▶ [Stored data entries]:
══════
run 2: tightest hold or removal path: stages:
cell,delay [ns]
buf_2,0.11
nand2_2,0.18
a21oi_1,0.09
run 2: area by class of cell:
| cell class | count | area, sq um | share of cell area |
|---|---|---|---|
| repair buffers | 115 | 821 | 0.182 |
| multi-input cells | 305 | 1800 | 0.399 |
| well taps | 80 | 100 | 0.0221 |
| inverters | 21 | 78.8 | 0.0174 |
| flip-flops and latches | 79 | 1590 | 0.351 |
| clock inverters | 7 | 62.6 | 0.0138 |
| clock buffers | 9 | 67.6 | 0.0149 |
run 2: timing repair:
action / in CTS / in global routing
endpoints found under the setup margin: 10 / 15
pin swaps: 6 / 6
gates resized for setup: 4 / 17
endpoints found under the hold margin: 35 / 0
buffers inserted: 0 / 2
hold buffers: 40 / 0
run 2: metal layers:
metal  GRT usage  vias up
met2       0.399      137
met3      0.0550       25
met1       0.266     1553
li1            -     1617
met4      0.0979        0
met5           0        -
==> config.mk <==
export PLATFORM = sky130hd
export DESIGN_NAME = rmc_regs
export DESIGN_NICKNAME = d
export VERILOG_FILES = /design/src/rmc_pkg.sv /design/src/rmc_regs.sv
export SDC_FILE = /design/constraint.sdc
export NUM_CORES = 1
export LEC_CHECK = 0
export BUFFER_PORTS_ARGS = -buffer_cell sky130_fd_sc_hd__buf_2
export CAP_MARGIN = 25
export CORE_MARGIN = 2
export CORE_UTILIZATION = 45
export DETAILED_ROUTE_END_ITERATION = 10
export MAX_ROUTING_LAYER = met4
export PLACE_DENSITY = 0.85
export SETUP_SLACK_MARGIN = 0.02
export SYNTH_ARGS = -nofsm -noshare
export SYNTH_HDL_FRONTEND = slang
export SYNTH_SLANG_ARGS = --single-unit
export TNS_END_PERCENT = 10
==> constraint.sdc <==
create_clock -name clk -period 2 [get_ports clk]
set_input_delay 0.3 -clock clk [delete_from_list [all_inputs] [get_ports clk]]
set_output_delay 0.3 -clock clk [all_outputs]
set_load 0.02 [all_outputs]
==> src/rmc_pkg.sv <==
// Package with offsets, fields and codes of the mode control registers
package rmc_pkg;
  localparam int ADDR_W = 8;
  localparam int DATA_W = 8;
  localparam logic [7:0] OFS_STATUS = 8'h00;
  localparam logic [7:0] OFS_SOFT_RESET = 8'h14;
  localparam logic [7:0] OFS_CAL = 8'h15;
  localparam logic [7:0] OFS_UNLOCK = 8'h17;
  localparam logic [7:0] OFS_MODE_SEL = 8'h1c;
  localparam logic [7:0] OFS_INPUT_CFG = 8'h24;
  localparam logic [3:0] UNLOCK_CODE_VALUE = 4'ha;
  localparam logic [3:0] RST_UNLOCK = 4'h0;
  localparam logic [2:0] RST_MODE_SEL = 3'h0;
  localparam logic [1:0] RST_INPUT_CFG = 2'h0;
  localparam int TRIGGER_BIT = 0;
  localparam int FAST_BUS_BIT = 2;
  // Active function codes reported in status
  typedef enum logic [1:0] {
    RMC_FN_MANUAL = 2'b00,
    RMC_FN_AUTONOMOUS = 2'b10,
    RMC_FN_PRECISION = 2'b11
  } rmc_fn_e;
  // Input pin arrangements
  typedef enum logic [1:0] {
    RMC_IN_TWO_SE = 2'b00,
    RMC_IN_ONE_SE_RGS = 2'b01,
    RMC_IN_ONE_PDIFF = 2'b10,
    RMC_IN_TWO_SE_ALT = 2'b11
  } rmc_in_e;
endpackage : rmc_pkg

==> src/rmc_regs.sv <==
// Reset key, calibration trigger, mode select and input configuration
//
// Local design decision: the strobed register port.
`timescale 1ns/1ns
`default_nettype none
module rmc_regs #(
  parameter int ADDR_W = rmc_pkg::ADDR_W, // Register address width
  parameter int DATA_W = rmc_pkg::DATA_W // Register data width
) (
  input wire logic clk, // 10 MHz clock
  input wire logic rst_n, // Async power-up reset, active low
  input wire logic general_call_reset, // Bus general call reset pulse
  input wire logic fast_bus_mode, // Bus in high speed mode level
  input wire logic [ADDR_W-1:0] addr, // Register address
  input wire logic [DATA_W-1:0] wdata, // Write data
  input wire logic wr, // Write strobe
  input wire logic rd, // Read strobe
  output logic [DATA_W-1:0] rdata, // Read data, cycle after rd
  output logic soft_reset_pulse, // One-cycle device reset pulse
  output logic calibration_start, // One-cycle offset calibration pulse
  output logic auto_sequence_en, // Auto sequencing enabled
  output logic channel0_only, // Manual on channel 0 alone
  output logic [1:0] active_function, // Active function code
  output logic [1:0] input_pin_arrangement, // Input pin arrangement
  output logic dual_channel, // Two single-ended channels
  output logic remote_ground, // Single channel, remote ground sense
  output logic pseudo_diff // Single pseudo-differential channel
);
  typedef struct packed {
    logic fast_meta;
    logic fast_sync;
    logic [3:0] unlock_code;
    logic [2:0] mode_select_field;
    logic [1:0] input_cfg;
    logic soft_reset;
    logic cal_start;
    logic [7:0] rdata;
  } rmc_state_s;

  rmc_state_s q;
  rmc_state_s next_q;

  // Field layout is byte wide; other widths cannot be served
  if (ADDR_W != 8 || DATA_W != 8) begin : g_width_check
    $error("rmc_regs needs 8-bit address and data");
  end

  // Active function from the mode select code
  function automatic logic [1:0] rmc_fn(input logic [2:0] sel);
    case (sel)
      3'h6: rmc_fn = rmc_pkg::RMC_FN_AUTONOMOUS;
      3'h7: rmc_fn = rmc_pkg::RMC_FN_PRECISION;
      default: rmc_fn = rmc_pkg::RMC_FN_MANUAL;
    endcase
  endfunction : rmc_fn

  logic unlocked;
  logic [7:0] status_word;
  assign unlocked = (q.unlock_code == rmc_pkg::UNLOCK_CODE_VALUE);
  assign status_word = {5'h00, q.fast_sync, rmc_fn(q.mode_select_field)};

  always_comb begin
    next_q = q;
    next_q.fast_meta = fast_bus_mode;
    next_q.fast_sync = q.fast_meta;
    next_q.soft_reset = 1'b0;
    next_q.cal_start = 1'b0;
    next_q.rdata = 8'h00;
    if (wr) begin
      case (addr)
        rmc_pkg::OFS_UNLOCK: begin
          next_q.unlock_code = wdata[3:0];
        end
        rmc_pkg::OFS_SOFT_RESET: begin
          // Locked writes drop silently
          next_q.soft_reset = unlocked &
                              wdata[rmc_pkg::TRIGGER_BIT];
        end
        rmc_pkg::OFS_CAL: begin
          next_q.cal_start = wdata[rmc_pkg::TRIGGER_BIT];
        end
        rmc_pkg::OFS_MODE_SEL: begin
          next_q.mode_select_field = wdata[2:0];
        end
        rmc_pkg::OFS_INPUT_CFG: begin
          next_q.input_cfg = wdata[1:0];
        end
        default: begin
        end
      endcase
    end
    if (rd) begin
      case (addr)
        rmc_pkg::OFS_STATUS: next_q.rdata = status_word;
        rmc_pkg::OFS_UNLOCK: next_q.rdata = {4'h0, q.unlock_code};
        rmc_pkg::OFS_MODE_SEL: next_q.rdata = {5'h00, q.mode_select_field};
        rmc_pkg::OFS_INPUT_CFG: next_q.rdata = {6'h00, q.input_cfg};
        default: next_q.rdata = 8'h00;
      endcase
    end
    // Soft reset clears mode, input config, pulses and read data; the key and fast bus sync flops stay
    if (q.soft_reset || general_call_reset) begin
      next_q.mode_select_field = rmc_pkg::RST_MODE_SEL;
      next_q.input_cfg = rmc_pkg::RST_INPUT_CFG;
      next_q.cal_start = 1'b0;
      next_q.soft_reset = 1'b0;
      next_q.rdata = 8'h00;
    end
    if (general_call_reset) begin
      next_q.unlock_code = rmc_pkg::RST_UNLOCK;
    end
  end

  always_ff @(posedge clk or negedge rst_n) begin
    if (!rst_n) begin
      q <= '0;
    end else begin
      q <= next_q;
    end
  end

  assign rdata = q.rdata;
  assign soft_reset_pulse = q.soft_reset;
  assign calibration_start = q.cal_start;
  assign active_function = rmc_fn(q.mode_select_field);
  assign auto_sequence_en = q.mode_select_field[2];
  assign channel0_only = ~q.mode_select_field[2];
  assign input_pin_arrangement = q.input_cfg;
  assign dual_channel = (q.input_cfg == rmc_pkg::RMC_IN_TWO_SE) ||
                        (q.input_cfg == rmc_pkg::RMC_IN_TWO_SE_ALT);
  assign remote_ground = (q.input_cfg == rmc_pkg::RMC_IN_ONE_SE_RGS);
  assign pseudo_diff = (q.input_cfg == rmc_pkg::RMC_IN_ONE_PDIFF);

  // Checks on the bus-visible behaviour of the bank
  AST_LOCKED_WRITE_IGNORED: assert property (
    @(posedge clk) disable iff (!rst_n)
    (wr && addr == rmc_pkg::OFS_SOFT_RESET && !unlocked)
    |=> !soft_reset_pulse)
    else $error("soft reset fired while locked");

  AST_UNLOCKED_RESET_FIRES: assert property (
    @(posedge clk) disable iff (!rst_n)
    (wr && addr == rmc_pkg::OFS_SOFT_RESET && unlocked &&
     wdata[rmc_pkg::TRIGGER_BIT] && !soft_reset_pulse &&
     !general_call_reset)
    |=> soft_reset_pulse)
    else $error("unlocked soft reset not issued");

  AST_SOFT_RESET_CLEARS_MODE: assert property (
    @(posedge clk) disable iff (!rst_n)
    soft_reset_pulse
    |=> (q.mode_select_field == rmc_pkg::RST_MODE_SEL &&
         q.input_cfg == rmc_pkg::RST_INPUT_CFG && rdata == 8'h00))
    else $error("soft reset left mode set");

  AST_KEY_SURVIVES_SOFT_RESET: assert property (
    @(posedge clk) disable iff (!rst_n)
    (soft_reset_pulse && !general_call_reset &&
     !(wr && addr == rmc_pkg::OFS_UNLOCK))
    |=> $stable(q.unlock_code))
    else $error("key lost on soft reset");

  AST_SOFT_PULSE_SINGLE: assert property (
    @(posedge clk) disable iff (!rst_n)
    soft_reset_pulse |=> !soft_reset_pulse)
    else $error("soft reset pulse longer than one cycle");

  AST_RESET_ONLY_WHEN_UNLOCKED: assert property (
    @(posedge clk) disable iff (!rst_n)
    soft_reset_pulse
    |-> $past(wr && addr == rmc_pkg::OFS_SOFT_RESET && unlocked &&
              wdata[rmc_pkg::TRIGGER_BIT]))
    else $error("soft reset without an unlocked write");

  AST_CAL_PULSE: assert property (
    @(posedge clk) disable iff (!rst_n)
    (wr && addr == rmc_pkg::OFS_CAL && wdata[rmc_pkg::TRIGGER_BIT] &&
     !general_call_reset && !soft_reset_pulse)
    |=> calibration_start ##1
    (!calibration_start || $past(wr && addr == rmc_pkg::OFS_CAL &&
                                 wdata[rmc_pkg::TRIGGER_BIT])))
    else $error("calibration pulse wrong");

  AST_CAL_ONLY_ON_WRITE: assert property (
    @(posedge clk) disable iff (!rst_n)
    calibration_start
    |-> $past(wr && addr == rmc_pkg::OFS_CAL &&
              wdata[rmc_pkg::TRIGGER_BIT]))
    else $error("calibration pulse without a write");

  AST_KEY_WRITE_TAKES: assert property (
    @(posedge clk) disable iff (!rst_n)
    (wr && addr == rmc_pkg::OFS_UNLOCK && !general_call_reset)
    |=> q.unlock_code == $past(wdata[3:0]))
    else $error("unlock code not stored");

  AST_KEY_UPPER_ZERO: assert property (
    @(posedge clk) disable iff (!rst_n)
    (rd && addr == rmc_pkg::OFS_UNLOCK) |=> rdata[7:4] == 4'h0)
    else $error("key upper bits nonzero");

  AST_KEY_READ_BACK: assert property (
    @(posedge clk) disable iff (!rst_n)
    (rd && addr == rmc_pkg::OFS_UNLOCK && !soft_reset_pulse &&
     !general_call_reset)
    |=> rdata[3:0] == $past(q.unlock_code))
    else $error("unlock code read back wrong");

  AST_TRIGGER_READ_ZERO: assert property (
    @(posedge clk) disable iff (!rst_n)
    (rd && (addr == rmc_pkg::OFS_SOFT_RESET || addr == rmc_pkg::OFS_CAL))
    |=> rdata == 8'h00)
    else $error("trigger register read nonzero");

  AST_IDLE_READ_ZERO: assert property (
    @(posedge clk) disable iff (!rst_n)
    !rd |=> rdata == 8'h00)
    else $error("read data outside a read cycle");

  AST_STATUS_FUNCTION: assert property (
    @(posedge clk) disable iff (!rst_n)
    (rd && addr == rmc_pkg::OFS_STATUS && !soft_reset_pulse &&
     !general_call_reset)
    |=> (rdata[1:0] == $past(active_function) && rdata[7:3] == 5'h00))
    else $error("status function wrong");

  AST_NO_FUNCTION_01: assert property (
    @(posedge clk) disable iff (!rst_n)
    active_function != 2'b01)
    else $error("unused function code reported");

  AST_FAST_BUS_FLAG: assert property (
    @(posedge clk) disable iff (!rst_n)
    (rd && addr == rmc_pkg::OFS_STATUS && !soft_reset_pulse &&
     !general_call_reset)
    |=> rdata[2] == $past(fast_bus_mode, 3))
    else $error("fast bus flag wrong");

  AST_MODE_DECODE: assert property (
    @(posedge clk) disable iff (!rst_n)
    (auto_sequence_en == (q.mode_select_field >= 3'h4) &&
     channel0_only == (q.mode_select_field <= 3'h3) &&
     active_function == ((q.mode_select_field == 3'h6) ? 2'b10 :
                         (q.mode_select_field == 3'h7) ? 2'b11 : 2'b00)))
    else $error("mode decode wrong");

  AST_MODE_WRITE_TAKES: assert property (
    @(posedge clk) disable iff (!rst_n)
    (wr && addr == rmc_pkg::OFS_MODE_SEL && !general_call_reset &&
     !soft_reset_pulse)
    |=> q.mode_select_field == $past(wdata[2:0]))
    else $error("mode select not stored");

  AST_MODE_READ_UPPER_ZERO: assert property (
    @(posedge clk) disable iff (!rst_n)
    (rd && addr == rmc_pkg::OFS_MODE_SEL) |=> rdata[7:3] == 5'h00)
    else $error("mode select upper bits nonzero");

  AST_CFG_WRITE_TAKES: assert property (
    @(posedge clk) disable iff (!rst_n)
    (wr && addr == rmc_pkg::OFS_INPUT_CFG && !general_call_reset &&
     !soft_reset_pulse)
    |=> q.input_cfg == $past(wdata[1:0]))
    else $error("input config not stored");

  AST_CFG_READ_UPPER_ZERO: assert property (
    @(posedge clk) disable iff (!rst_n)
    (rd && addr == rmc_pkg::OFS_INPUT_CFG) |=> rdata[7:2] == 6'h00)
    else $error("input config upper bits nonzero");

  AST_CFG_READ_BACK: assert property (
    @(posedge clk) disable iff (!rst_n)
    (wr && addr == rmc_pkg::OFS_INPUT_CFG && !general_call_reset &&
     !soft_reset_pulse) ##1
    (!wr && !general_call_reset && !soft_reset_pulse) ##1
    (rd && addr == rmc_pkg::OFS_INPUT_CFG && !general_call_reset &&
     !soft_reset_pulse)
    |=> rdata == {6'h00, $past(wdata[1:0], 3)})
    else $error("input config read back wrong");

  AST_INPUT_DECODE: assert property (
    @(posedge clk) disable iff (!rst_n)
    (dual_channel == (input_pin_arrangement[1] == input_pin_arrangement[0])
     && remote_ground == (input_pin_arrangement == 2'b01) &&
     pseudo_diff == (input_pin_arrangement == 2'b10)))
    else $error("input arrangement decode wrong");

  AST_GC_CLEARS_ALL: assert property (
    @(posedge clk) disable iff (!rst_n)
    general_call_reset
    |=> (q.unlock_code == rmc_pkg::RST_UNLOCK &&
         q.mode_select_field == rmc_pkg::RST_MODE_SEL &&
         q.input_cfg == rmc_pkg::RST_INPUT_CFG && rdata == 8'h00 &&
         !soft_reset_pulse && !calibration_start))
    else $error("general call reset left state behind");
endmodule : rmc_regs
`default_nettype wire

==> impl_summary.log <==
[metrics] top achievable clock speed: 0.636 GHz
[metrics] series of cell instances along the critical path: or2_1 -> or4_1 -> nor4_2
[metrics] share of final-layout standard cells stronger than drive strength 1: 31.5%
[metrics] remaining routing DRC violations: 0
[metrics] cell row count: 16
[metrics] sequential fraction of the synthesis area: 43.9%
[metrics] Setup crit end kind: flip-flop
[metrics] vias per inst: 5.45
[metrics] number of endpoints with negative hold slack in the final report: 0
[metrics] post-DR wirelength/cell: 13.0 microns
[metrics] Hold Crit Class: in -> reg
[metrics] DIE AREA: 0.00254 sq mm
[metrics] antenna violations before repair: 0
[metrics] cell area after synthesis: 970 sq um
[metrics] via total after detailed routing: 855
[metrics] clock skew: 0.00958 ns
[metrics] pin count of the biggest net entering global routing: 18
[metrics] Cells after Synth: 102
[metrics] Root Buffer Master: clkbuf_4
[metrics] cell depth of the worst flop-to-flop path: 3
[metrics] setup tns final: 0 ns
[metrics] hold depth: 1
[metrics] Synth warnings: 0
[metrics] TritonCTS clock tree: built
[metrics] first-pass GRT wire length: 3300 microns
[metrics] worst hold path startpoint: fast_bus_mode
[metrics] Tightest Pin Transition: 0.532 ns
[metrics] total number of clock tree sinks: 17
[metrics] global routing usage summed across all routing layers: 17.8%
[metrics] VDD IR-drop max: 0.000275 V
[metrics] Tmin final: 1.57 ns
[metrics] Hold EP: next_q[19]
[metrics] number of H-tree levels: 1
[metrics] Max-slew headroom: 64.3%
[metrics] Crit Path Category: reg -> reg
[metrics] Die W: 50.4 microns
[metrics] Die H: 50.4 microns
[metrics] worst-skew pair later-pin latency: 0.30 ns
[metrics] post-route clock period utilization: 78.6%
[metrics] routability congestion estimate from global placement: 0.935
[metrics] final HPWL from detailed placement: 1600 microns
[metrics] total of cells resized after clock tree synthesis: 0
[metrics] number of iterations in the first detailed-routing pass: 6
[metrics] Crit path max-delay family: simple AND/OR/NAND/NOR gates
[metrics] synth unique cells: 34
[metrics] Slowest Stage Delay on Critical Path: 0.57 ns
[metrics] #FFs+latches synth: 17
[metrics] wire length reported by the detailed router: 2040 microns
[metrics] buffer depth of the longest clock path: 2
[metrics] power density cells: 531 mW/mm^2
[metrics] arrival time reported for the critical path endpoint: 1.78 ns
[metrics] Post CTS Setup Buffer Count: 0
[metrics] area overhead of the layout relative to synthesis: 16.5%
[metrics] RSZ-0062 raised after global routing: false
[metrics] most frequent standard cell in the layout excluding fill and tap cells: buf_2
[metrics] reg-to-reg endpoint: soft_reset_pulse
[metrics] IO Count: 41
[metrics] area used by multi-input combinational logic: 450 sq um
[metrics] Antenna diodes: 0
[metrics] ANT nets after route: 0
[metrics] Mapped Avg Cell Area: 9.51 sq um
[metrics] grt ovf: 0
[metrics] Worst Slack Setup Final: 0.427 ns
[metrics] post-layout total power: 0.000600 W
[metrics] post-placement worst setup slack: 0.261 ns
[metrics] fillcell total: 182
[metrics] Max Slew Vio Count: 0
[metrics] CP bufs+invs: 0
[metrics] placeable core area: 0.00200 sq mm
[metrics] top library cells by usage in the layout, fill and taps aside: buf_2, dfrtp_1, a21oi_1
[metrics] register-to-register setup slack: 0.43 ns
[metrics] max-cap violation count: 0
[metrics] Nets: 155
[metrics] startpoint type of the worst setup path: flip-flop
[metrics] Reg-to-Reg Start: soft_reset_pulse
[metrics] clock slew at reported path FFs: 0.09 ns
[metrics] CTS Hold Buffers Added: 1
[metrics] leak pwr: 0.525 nW
[metrics] clock buffer count from CTS: 3
[metrics] I/O Buffers: 32
[metrics] critical-path cell with the highest stage delay: or4_1
[metrics] number of global-route vias before repair: 775
[metrics] violation count after the first detailed-route iteration: 38
[metrics] final setup violation count: 0
[metrics] area taken by flip-flops and latches: 425 sq um
[metrics] status: completed
[metrics] largest driver fanout on the critical path: 7
[metrics] Initial Util: 48.4%
[metrics] required time reported for the critical path endpoint: 2.21 ns
## kinds of logic after synthesis
group	count (synthesis)	synth area share [%]
buf+inv	18	10.8
flops	17	43.9
fa+ha+maj	2	2.58
mux	2	2.06
compound gates	18	11.7
simple gates	44	28.5
other cells	1	0.387
## power breakdown
group          internal [W]  leakage (nW)   total, W  switching [W]
logic             0.0000217         0.274  0.0000658      0.0000441
clock network     0.0000746        0.0177   0.000188       0.000114
registers          0.000346         0.233   0.000346    0.000000686
total              0.000442         0.525   0.000600       0.000158
## flip-flops by register name (all words and copies together), names as in the netlist
name / flops
q: 7
calibration_start: 1
soft_reset_pulse: 1
next_q: 1
auto_sequence_en: 1
rdata: 4
input_pin_arrangement: 2
## worst max path at each step
stage / to / cells after the start / from / slack [ns]
5_1_grt: soft_reset_pulse / 3 / soft_reset_pulse / 0.32
2_1_floorplan: soft_reset_pulse / 4 / soft_reset_pulse / 0.35
6_report: soft_reset_pulse / 3 / soft_reset_pulse / 0.43
3_5_place_dp: q[12] / 5 / addr[0] / 0.26
3_3_place_gp: input_pin_arrangement[1] / 5 / addr[0] / 0.29
4_1_cts: soft_reset_pulse / 3 / soft_reset_pulse / 0.42
## worst register-to-register path, cell delays in order, from the launching register on
cell and delay (ns):
dfrtp_1 0.38, or2_1 0.33, or4_1 0.57, nor4_2 0.22
## final cells by class
cell class                 count  share of cell area (%)
multi-input combinational     70                    39.9
sequential                    17                    37.7
timing repair buffer          33                    15.1
tap                           27                    2.99
clock buffer                   3                    1.99
inverter                       6                    1.99
clock inverter                 1                   0.443
## synth_stat cells
cell type	instances	area share [%]
a21oi_1	10	5.2
a222oi_1	2	2.1
a22o_1	2	1.8
a22oi_1	1	0.77
and2_1	1	0.65
and3_1	2	1.3
and3b_1	1	0.90
buf_4	10	7.7
clkbuf_1	2	0.77
conb_1	1	0.39
dfrtp_1	17	44
ha_1	2	2.6
inv_1	6	2.3
mux2i_1	2	2.1
nand2_1	9	3.5
nand3_1	8	4.1
nand3b_1	1	0.77
nand4b_1	1	0.90
nand4bb_1	1	1.2
nor2_1	5	1.9
nor3_1	3	1.5
nor3_2	1	1.0
nor3b_1	1	0.77
nor4_2	1	1.3
nor4_4	1	2.2
o21ai_0	1	0.52
o21ai_1	1	0.52
o32ai_1	1	0.90
or2_1	1	0.65
or2_2	1	0.65
or3_1	2	1.3
or4_1	2	1.5
or4_4	1	1.2
or4bb_1	1	1.2
## layer usage
layer	vias to the layer above	GRT usage [%]	share of wire (%)
li1	411	-	-
met1	388	22.8	43
met2	49	25.9	47
met3	7	3.27	7.7
met4	0	11.7	2.7
met5	-	-	0
## metrics by stage
stage / util (%) / area, sq um / hold slack (ns) / cells
floorplan: - / 981 / 0.00441 / 105
global placement: 54.6 / 1090 / 0.225 / 152
detailed placement: 54.6 / 1090 / 0.238 / 152
CTS: 56.4 / 1130 / 0.0937 / 157
global route: 56.4 / 1130 / 0.0747 / 157
finish: 56.4 / 1130 / 0.105 / 157
(Power assumes the default switching activity.)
══════
From the records above, retype only the lines starting at the line that contains "export DESIGN_NAME = rmc_regs" and ending at the line that contains "localparam int TRIGGER_BIT = 0;", both included.

▶ [Reply to the task]:
export DESIGN_NAME = rmc_regs
export DESIGN_NICKNAME = d
export VERILOG_FILES = /design/src/rmc_pkg.sv /design/src/rmc_regs.sv
export SDC_FILE = /design/constraint.sdc
export NUM_CORES = 1
export LEC_CHECK = 0
export BUFFER_PORTS_ARGS = -buffer_cell sky130_fd_sc_hd__buf_2
export CAP_MARGIN = 25
export CORE_MARGIN = 2
export CORE_UTILIZATION = 45
export DETAILED_ROUTE_END_ITERATION = 10
export MAX_ROUTING_LAYER = met4
export PLACE_DENSITY = 0.85
export SETUP_SLACK_MARGIN = 0.02
export SYNTH_ARGS = -nofsm -noshare
export SYNTH_HDL_FRONTEND = slang
export SYNTH_SLANG_ARGS = --single-unit
export TNS_END_PERCENT = 10
==> constraint.sdc <==
create_clock -name clk -period 2 [get_ports clk]
set_input_delay 0.3 -clock clk [delete_from_list [all_inputs] [get_ports clk]]
set_output_delay 0.3 -clock clk [all_outputs]
set_load 0.02 [all_outputs]
==> src/rmc_pkg.sv <==
// Package with offsets, fields and codes of the mode control registers
package rmc_pkg;
  localparam int ADDR_W = 8;
  localparam int DATA_W = 8;
  localparam logic [7:0] OFS_STATUS = 8'h00;
  localparam logic [7:0] OFS_SOFT_RESET = 8'h14;
  localparam logic [7:0] OFS_CAL = 8'h15;
  localparam logic [7:0] OFS_UNLOCK = 8'h17;
  localparam logic [7:0] OFS_MODE_SEL = 8'h1c;
  localparam logic [7:0] OFS_INPUT_CFG = 8'h24;
  localparam logic [3:0] UNLOCK_CODE_VALUE = 4'ha;
  localparam logic [3:0] RST_UNLOCK = 4'h0;
  localparam logic [2:0] RST_MODE_SEL = 3'h0;
  localparam logic [1:0] RST_INPUT_CFG = 2'h0;
  localparam int TRIGGER_BIT = 0;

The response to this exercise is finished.